#### What to work on:
Starting at the line that contains "Post-Layout Cell Count: trial" in the listing below, write out every line word for word until you have written the line that contains "Seq/Total Area, Yosys: trial".

--- START ---

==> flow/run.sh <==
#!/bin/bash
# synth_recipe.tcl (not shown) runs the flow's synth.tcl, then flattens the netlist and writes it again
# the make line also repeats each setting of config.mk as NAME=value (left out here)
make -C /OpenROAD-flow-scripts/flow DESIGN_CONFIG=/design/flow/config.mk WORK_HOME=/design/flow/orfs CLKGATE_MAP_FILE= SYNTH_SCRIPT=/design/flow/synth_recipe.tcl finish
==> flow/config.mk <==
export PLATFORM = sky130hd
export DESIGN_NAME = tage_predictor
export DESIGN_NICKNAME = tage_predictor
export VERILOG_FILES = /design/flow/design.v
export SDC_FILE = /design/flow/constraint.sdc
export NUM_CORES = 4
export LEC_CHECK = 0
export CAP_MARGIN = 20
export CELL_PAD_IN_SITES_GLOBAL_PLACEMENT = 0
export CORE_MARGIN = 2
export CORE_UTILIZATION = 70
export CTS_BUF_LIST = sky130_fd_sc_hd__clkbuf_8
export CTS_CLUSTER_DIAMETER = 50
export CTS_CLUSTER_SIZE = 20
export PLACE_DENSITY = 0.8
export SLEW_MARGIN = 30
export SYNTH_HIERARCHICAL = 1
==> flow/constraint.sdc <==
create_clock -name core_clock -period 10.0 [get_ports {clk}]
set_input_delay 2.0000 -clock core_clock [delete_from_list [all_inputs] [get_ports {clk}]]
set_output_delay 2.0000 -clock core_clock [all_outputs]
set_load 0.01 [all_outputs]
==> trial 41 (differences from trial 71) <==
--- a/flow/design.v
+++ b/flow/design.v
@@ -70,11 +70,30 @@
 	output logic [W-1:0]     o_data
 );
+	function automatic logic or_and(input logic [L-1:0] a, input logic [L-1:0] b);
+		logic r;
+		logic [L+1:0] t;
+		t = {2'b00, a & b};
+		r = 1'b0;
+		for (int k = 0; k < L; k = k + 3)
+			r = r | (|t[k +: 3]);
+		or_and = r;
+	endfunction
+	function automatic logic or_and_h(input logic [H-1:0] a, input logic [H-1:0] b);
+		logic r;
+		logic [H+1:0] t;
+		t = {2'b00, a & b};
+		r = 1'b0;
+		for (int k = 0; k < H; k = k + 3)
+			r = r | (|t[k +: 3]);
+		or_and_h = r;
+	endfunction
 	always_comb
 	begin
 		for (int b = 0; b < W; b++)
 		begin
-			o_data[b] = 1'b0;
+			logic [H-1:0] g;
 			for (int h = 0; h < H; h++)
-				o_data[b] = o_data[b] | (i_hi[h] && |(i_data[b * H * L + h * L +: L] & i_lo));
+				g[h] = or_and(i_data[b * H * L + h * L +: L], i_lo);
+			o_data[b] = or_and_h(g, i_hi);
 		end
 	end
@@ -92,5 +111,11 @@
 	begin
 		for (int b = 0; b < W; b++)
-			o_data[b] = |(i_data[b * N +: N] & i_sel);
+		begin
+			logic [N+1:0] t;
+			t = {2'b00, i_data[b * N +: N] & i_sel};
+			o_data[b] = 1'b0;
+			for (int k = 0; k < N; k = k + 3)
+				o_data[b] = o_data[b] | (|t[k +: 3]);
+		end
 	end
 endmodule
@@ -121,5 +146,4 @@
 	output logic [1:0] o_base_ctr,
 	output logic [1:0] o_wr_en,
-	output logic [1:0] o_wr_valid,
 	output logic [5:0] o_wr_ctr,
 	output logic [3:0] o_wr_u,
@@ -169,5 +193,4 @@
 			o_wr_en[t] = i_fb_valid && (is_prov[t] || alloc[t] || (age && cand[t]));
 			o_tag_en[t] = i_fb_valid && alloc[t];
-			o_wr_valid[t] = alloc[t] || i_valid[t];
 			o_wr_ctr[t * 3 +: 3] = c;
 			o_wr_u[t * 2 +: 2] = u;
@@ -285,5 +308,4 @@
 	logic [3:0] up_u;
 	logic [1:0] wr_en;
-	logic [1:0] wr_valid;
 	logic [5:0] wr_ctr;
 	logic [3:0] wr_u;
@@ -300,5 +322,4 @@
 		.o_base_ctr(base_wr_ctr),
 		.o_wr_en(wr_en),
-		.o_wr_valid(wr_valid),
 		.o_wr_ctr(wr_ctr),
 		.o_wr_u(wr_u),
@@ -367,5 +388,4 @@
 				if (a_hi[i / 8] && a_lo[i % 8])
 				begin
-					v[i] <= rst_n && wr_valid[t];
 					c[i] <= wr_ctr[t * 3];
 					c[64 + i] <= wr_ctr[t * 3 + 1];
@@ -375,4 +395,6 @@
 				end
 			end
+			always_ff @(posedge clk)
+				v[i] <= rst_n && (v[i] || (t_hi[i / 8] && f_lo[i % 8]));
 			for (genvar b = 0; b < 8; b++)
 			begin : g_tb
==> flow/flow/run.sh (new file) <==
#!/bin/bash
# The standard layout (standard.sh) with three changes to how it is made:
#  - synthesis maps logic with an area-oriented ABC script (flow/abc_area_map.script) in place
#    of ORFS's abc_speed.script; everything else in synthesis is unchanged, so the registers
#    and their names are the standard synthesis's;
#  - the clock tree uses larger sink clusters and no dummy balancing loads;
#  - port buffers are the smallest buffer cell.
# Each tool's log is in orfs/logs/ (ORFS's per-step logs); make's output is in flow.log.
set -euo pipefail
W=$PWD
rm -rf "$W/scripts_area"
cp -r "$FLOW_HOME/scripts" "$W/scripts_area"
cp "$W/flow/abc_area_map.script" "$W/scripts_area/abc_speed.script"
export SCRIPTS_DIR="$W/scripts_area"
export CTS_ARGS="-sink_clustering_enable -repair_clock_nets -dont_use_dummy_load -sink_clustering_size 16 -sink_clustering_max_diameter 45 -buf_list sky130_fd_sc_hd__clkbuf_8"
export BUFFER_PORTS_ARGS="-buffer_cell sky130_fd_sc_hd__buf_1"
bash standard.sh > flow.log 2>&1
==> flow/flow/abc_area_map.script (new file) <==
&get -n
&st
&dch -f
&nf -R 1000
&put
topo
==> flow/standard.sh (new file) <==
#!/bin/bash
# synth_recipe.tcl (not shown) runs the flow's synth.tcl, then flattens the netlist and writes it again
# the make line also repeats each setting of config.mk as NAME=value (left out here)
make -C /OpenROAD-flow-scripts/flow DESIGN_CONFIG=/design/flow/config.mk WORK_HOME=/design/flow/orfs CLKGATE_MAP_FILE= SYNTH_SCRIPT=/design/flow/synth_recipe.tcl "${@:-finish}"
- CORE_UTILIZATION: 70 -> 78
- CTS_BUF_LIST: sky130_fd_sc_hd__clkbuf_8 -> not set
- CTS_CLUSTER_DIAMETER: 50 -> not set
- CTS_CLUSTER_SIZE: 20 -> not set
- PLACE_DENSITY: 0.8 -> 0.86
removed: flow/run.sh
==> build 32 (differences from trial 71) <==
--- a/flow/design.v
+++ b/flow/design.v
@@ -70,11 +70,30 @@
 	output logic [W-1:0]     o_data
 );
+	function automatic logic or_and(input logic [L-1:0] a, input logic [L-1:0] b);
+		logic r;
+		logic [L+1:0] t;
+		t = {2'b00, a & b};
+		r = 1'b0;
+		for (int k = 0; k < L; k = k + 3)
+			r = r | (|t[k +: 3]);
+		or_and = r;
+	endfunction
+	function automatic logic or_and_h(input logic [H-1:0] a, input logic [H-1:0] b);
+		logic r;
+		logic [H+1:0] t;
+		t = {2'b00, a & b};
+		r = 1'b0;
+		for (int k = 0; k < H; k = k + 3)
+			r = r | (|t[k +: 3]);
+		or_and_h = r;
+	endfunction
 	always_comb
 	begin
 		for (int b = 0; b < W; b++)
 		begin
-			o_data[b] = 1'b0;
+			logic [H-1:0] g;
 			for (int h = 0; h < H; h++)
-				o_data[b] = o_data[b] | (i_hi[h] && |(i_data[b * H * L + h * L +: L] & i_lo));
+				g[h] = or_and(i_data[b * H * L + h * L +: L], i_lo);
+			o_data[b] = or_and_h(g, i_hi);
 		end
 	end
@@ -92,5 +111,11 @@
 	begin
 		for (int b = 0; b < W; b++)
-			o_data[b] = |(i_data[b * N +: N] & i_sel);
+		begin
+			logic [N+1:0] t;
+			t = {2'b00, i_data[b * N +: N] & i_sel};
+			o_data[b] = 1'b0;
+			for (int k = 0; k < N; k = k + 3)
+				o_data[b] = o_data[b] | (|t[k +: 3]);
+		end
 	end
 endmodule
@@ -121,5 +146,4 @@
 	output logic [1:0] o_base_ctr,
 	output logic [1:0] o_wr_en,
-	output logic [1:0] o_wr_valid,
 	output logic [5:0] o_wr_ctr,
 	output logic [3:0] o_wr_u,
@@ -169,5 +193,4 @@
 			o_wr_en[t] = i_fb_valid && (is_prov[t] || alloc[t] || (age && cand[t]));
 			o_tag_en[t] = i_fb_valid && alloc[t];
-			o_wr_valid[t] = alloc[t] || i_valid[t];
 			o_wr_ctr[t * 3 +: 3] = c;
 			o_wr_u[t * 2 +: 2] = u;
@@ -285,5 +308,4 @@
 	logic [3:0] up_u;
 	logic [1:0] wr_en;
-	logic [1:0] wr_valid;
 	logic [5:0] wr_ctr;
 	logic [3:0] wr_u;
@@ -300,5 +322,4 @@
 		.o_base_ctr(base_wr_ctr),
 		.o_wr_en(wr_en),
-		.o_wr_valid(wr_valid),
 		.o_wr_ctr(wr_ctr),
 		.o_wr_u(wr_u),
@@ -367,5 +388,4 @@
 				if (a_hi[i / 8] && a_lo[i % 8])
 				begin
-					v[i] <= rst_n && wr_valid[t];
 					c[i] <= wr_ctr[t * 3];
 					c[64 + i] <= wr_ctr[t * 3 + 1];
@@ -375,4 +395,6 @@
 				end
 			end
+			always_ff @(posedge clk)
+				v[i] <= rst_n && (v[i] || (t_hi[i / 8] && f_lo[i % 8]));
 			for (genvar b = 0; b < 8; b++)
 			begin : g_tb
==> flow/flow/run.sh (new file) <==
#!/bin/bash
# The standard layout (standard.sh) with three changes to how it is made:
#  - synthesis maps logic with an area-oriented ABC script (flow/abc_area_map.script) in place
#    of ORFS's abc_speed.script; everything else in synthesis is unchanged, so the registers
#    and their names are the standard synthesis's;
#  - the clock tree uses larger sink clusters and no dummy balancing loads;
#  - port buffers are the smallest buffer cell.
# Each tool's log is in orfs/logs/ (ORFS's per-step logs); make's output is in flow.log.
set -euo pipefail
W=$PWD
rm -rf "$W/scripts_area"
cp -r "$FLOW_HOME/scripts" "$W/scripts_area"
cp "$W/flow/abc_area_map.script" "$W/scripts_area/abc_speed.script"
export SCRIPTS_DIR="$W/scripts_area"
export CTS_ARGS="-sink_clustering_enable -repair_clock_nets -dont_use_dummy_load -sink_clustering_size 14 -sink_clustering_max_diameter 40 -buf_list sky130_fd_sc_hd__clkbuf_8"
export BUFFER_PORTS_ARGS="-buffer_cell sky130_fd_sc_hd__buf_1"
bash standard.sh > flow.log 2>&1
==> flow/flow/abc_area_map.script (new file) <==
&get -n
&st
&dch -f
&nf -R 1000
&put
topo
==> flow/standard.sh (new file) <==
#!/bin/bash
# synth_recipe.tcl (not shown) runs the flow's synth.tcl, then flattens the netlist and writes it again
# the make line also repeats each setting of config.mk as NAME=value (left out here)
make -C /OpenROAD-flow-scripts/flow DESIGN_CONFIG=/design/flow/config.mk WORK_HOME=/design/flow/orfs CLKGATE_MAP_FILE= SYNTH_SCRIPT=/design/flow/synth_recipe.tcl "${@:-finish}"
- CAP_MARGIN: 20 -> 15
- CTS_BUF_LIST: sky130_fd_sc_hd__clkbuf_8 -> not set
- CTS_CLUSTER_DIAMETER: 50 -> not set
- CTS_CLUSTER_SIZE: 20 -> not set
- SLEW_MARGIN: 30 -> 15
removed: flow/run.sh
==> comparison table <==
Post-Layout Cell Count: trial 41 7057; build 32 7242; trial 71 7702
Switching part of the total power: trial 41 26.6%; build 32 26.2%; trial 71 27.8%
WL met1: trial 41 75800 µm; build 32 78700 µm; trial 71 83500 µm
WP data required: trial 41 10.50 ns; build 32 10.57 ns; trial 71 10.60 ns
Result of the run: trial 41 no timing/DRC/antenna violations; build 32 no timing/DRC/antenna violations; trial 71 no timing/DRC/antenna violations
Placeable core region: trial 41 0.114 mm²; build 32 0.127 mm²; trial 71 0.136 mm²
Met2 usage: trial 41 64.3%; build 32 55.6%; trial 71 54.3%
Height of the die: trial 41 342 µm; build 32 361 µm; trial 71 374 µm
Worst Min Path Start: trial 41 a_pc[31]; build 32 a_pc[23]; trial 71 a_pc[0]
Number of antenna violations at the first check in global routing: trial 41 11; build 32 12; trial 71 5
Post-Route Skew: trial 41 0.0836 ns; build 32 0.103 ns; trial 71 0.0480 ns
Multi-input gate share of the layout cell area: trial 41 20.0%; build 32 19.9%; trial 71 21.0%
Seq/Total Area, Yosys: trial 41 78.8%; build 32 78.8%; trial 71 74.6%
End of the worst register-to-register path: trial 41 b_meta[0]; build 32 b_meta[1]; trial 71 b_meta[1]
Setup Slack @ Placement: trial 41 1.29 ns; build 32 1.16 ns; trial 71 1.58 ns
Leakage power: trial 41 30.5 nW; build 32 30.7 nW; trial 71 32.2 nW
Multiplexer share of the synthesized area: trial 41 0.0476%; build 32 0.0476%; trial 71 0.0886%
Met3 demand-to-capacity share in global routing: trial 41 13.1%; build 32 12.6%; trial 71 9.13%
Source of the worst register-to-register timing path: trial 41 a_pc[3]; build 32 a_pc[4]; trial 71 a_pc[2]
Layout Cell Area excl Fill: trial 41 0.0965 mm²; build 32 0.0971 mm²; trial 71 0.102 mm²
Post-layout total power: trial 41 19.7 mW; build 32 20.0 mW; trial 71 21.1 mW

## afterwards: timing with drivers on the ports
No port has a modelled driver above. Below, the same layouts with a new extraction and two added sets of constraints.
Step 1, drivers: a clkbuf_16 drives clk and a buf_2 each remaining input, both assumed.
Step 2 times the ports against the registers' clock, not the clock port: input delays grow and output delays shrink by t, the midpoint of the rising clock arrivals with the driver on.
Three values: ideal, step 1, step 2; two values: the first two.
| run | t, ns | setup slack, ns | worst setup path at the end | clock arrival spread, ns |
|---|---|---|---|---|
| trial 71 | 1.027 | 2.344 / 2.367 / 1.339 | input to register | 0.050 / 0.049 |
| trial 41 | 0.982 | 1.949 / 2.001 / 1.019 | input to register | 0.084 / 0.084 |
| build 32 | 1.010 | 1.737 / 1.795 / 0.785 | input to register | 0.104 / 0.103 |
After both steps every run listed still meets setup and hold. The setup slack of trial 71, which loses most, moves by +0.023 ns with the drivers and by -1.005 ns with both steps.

--- END ---

#### Answer section:
Post-Layout Cell Count: trial 41 7057; build 32 7242; trial 71 7702
Switching part of the total power: trial 41 26.6%; build 32 26.2%; trial 71 27.8%
WL met1: trial 41 75800 µm; build 32 78700 µm; trial 71 83500 µm
WP data required: trial 41 10.50 ns; build 32 10.57 ns; trial 71 10.60 ns
Result of the run: trial 41 no timing/DRC/antenna violations; build 32 no timing/DRC/antenna violations; trial 71 no timing/DRC/antenna violations
Placeable core region: trial 41 0.114 mm²; build 32 0.127 mm²; trial 71 0.136 mm²
Met2 usage: trial 41 64.3%; build 32 55.6%; trial 71 54.3%
Height of the die: trial 41 342 µm; build 32 361 µm; trial 71 374 µm
Worst Min Path Start: trial 41 a_pc[31]; build 32 a_pc[23]; trial 71 a_pc[0]
Number of antenna violations at the first check in global routing: trial 41 11; build 32 12; trial 71 5
Post-Route Skew: trial 41 0.0836 ns; build 32 0.103 ns; trial 71 0.0480 ns
Multi-input gate share of the layout cell area: trial 41 20.0%; build 32 19.9%; trial 71 21.0%
Seq/Total Area, Yosys: trial 41 78.8%; build 32 78.8%; trial 71 74.6%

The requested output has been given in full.